抄録
【目的】
理学療法士には、起居・移動動作に関するゴールを的確に設定することが求められる。しかし、病態や障害像等によっては、特に歩行のゴール設定に難渋することがある。また歩行や日常生活行為等の予後予測や自立判定をテーマにした研究報告等では、対象が片麻痺患者に絞られ失調症状を呈する(以下、失調症状)患者が対象から除外されている場合が多い。よって今回、失調症状患者の病棟歩行自立に寄与する因子と自立時期に関する指標を作成することを目的とした。
【方法】
対象は平成18年4月1日から21年9月30日までに当院回復期リハ病棟を退院した失調症状患者のうち、状態悪化等による転院者を除外した73名。
診療録より属性項目(年齢、性別、発症から入院までの期間、入院期間、責任病巣)、入院時項目(Japan Coma Scale、失調症状部位、麻痺の有無、めまいの有無、嘔気の有無、複視の有無、感覚障害の程度、下肢・体幹の粗大筋力、認知症の有無、高次脳機能障害の有無、起居動作・歩行能力)、退院時の病棟歩行能力、病棟歩行自立までの期間を後方視的に調査した。なお、責任病巣は当院主治医または急性期病院医師による診断結果を、各入院時項目は臨床経験3年以上の理学療法士・作業療法士の評価結果をそれぞれ採用した。認知症有はMMSE23点以下とし、起居動作・歩行能力は自立・非自立の2段階で評価した。
(1)病棟歩行自立の寄与因子探索のための統計解析として、病棟歩行が退院時自立か非自立かの2値を目的変数とし、責任病巣および上記入院時項目を説明変数とした決定木分析を行った。
(2)入院から病棟歩行自立に達するまでの期間分析として、起居動作項目ごとにカプランマイヤー法によるログランク検定を用いて期間を算出し、期間は中央値(平均値±標準誤差)で表示した。病棟歩行自立日をエンドポイントとし、自立に至らなかった者は打ち切りとして入院日数で統計処理(JMPver5.0.1を使用、有意水準5%未満)した。
【説明と同意】
本研究を行うにあたり当院の倫理委員会の承諾を受けた。
【結果】
73名の平均年齢は65.4±13.0歳、発症から入院までの期間は35.3±13.7日、入院期間は84.6±47.6日であった。責任病巣は脳幹37名(50.7%)、小脳30名(41.1%)、視床6名(8.2%)であった。体幹失調は有が48名(65.8%)、四肢失調は片側が47名(64.4%)で両側が26名(35.6%)、麻痺は無が37名(50.7%)で片麻痺が32名(43.8%)で両片麻痺が4名(5.5%)であった。めまいは有が19名(26.0%)、嘔気は有が10名(13.7%)、複視は有が24名(32.9%)であった。

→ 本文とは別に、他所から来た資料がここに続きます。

### config.mk
export PLATFORM = sky130hd
export DESIGN_NAME = sfeu_exc_unit
export DESIGN_NICKNAME = d
export VERILOG_FILES = /design/src/logic/sfeu_pkg.sv /design/src/logic/sfeu_fp_class.sv /design/src/logic/sfeu_exc_unit.sv
export SDC_FILE = /design/constraint.sdc
export NUM_CORES = 1
export LEC_CHECK = 0
export ABC_AREA = 1
export ABC_CLOCK_PERIOD_IN_PS = 1500
export BUFFER_PORTS_ARGS = -buffer_cell sky130_fd_sc_hd__buf_4
export CAP_MARGIN = 20
export CORE_ASPECT_RATIO = 1.4
export CORE_MARGIN = 3
export CORE_UTILIZATION = 50
export CTS_CLUSTER_SIZE = 12
export DETAILED_ROUTE_END_ITERATION = 16
export GPL_TIMING_DRIVEN = 0
export PLACE_DENSITY = 0.82
export SLEW_MARGIN = 20
export SYNTH_ARGS = -nofsm -noshare
export SYNTH_HDL_FRONTEND = slang
export SYNTH_SLANG_ARGS = --single-unit
### constraint.sdc
create_clock -name i_clk_sys -period 1.5 [get_ports i_clk_sys]
set_input_delay 0.075 -clock i_clk_sys [delete_from_list [all_inputs] [get_ports i_clk_sys]]
set_output_delay 0.075 -clock i_clk_sys [all_outputs]
set_load 0.02 [all_outputs]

(1)病棟歩行能力は退院時自立55名(75.3%)、非自立18名(24.7%)であった。決定木分析の結果、病棟歩行自立に寄与する因子として、入院時項目では、第1ノードで認知症無が選択され、次いで感覚障害無・軽度が選択された。起居動作では、第1ノードで入院時の立ち上がり能力が選択され、入院時に立ち上がりが自立していた者はすべて退院時に病棟歩行が自立していた。
(2)ログランク検定の結果、入院から病棟歩行自立までの期間は、起居動作の各項目で自立と非自立間に有意差を認め(p<.0001)、入院時立ち上がり自立は病棟歩行自立までに28日(26.9±3.5)で非自立が112日(109.2±10.0)、座位自立は34日(42.1±5.0)で非自立が118日(126.8±12.2)を要した。
【考察】
脳卒中患者全般を対象とした我々の先行研究では、退院時の病棟歩行自立者は約6割であった。今回の失調症状患者に限定した分析では、約7割が病棟歩行自立であったため失調症状の有無、責任病巣の相違、麻痺の合併等と歩行自立との関係性は低いと推察され、歩行自立の寄与因子として認知症の有無や感覚障害の程度が選択された。また上記先行研究では、入院時の座位能力が歩行自立に強く寄与することが報告されたことに加えて、今回立ち上がり能力が選択されたことは新たな知見である。さらに病棟歩行自立時期の分析では、入院時の起居動作能力ごとに有意差を認め、入院時に立ち上がりが自立であれば約1ヶ月で病棟歩行が自立し、非自立であれば約4ヶ月の期間を要すことが整理できた。上記先行研究では、入院時に立ち上がりが自立していれば歩行自立までに11日、非自立であれば71日を要したと報告されており、これと比較すると失調症状患者では歩行自立までに期間をより要すことが示唆された。
【理学療法学研究としての意義】
失調症状患者において、病棟歩行が自立するか否かの判断や自立時期の予測を入院時評価から行え、ゴール設定をより的確に行うための一助と成り得ると思われた。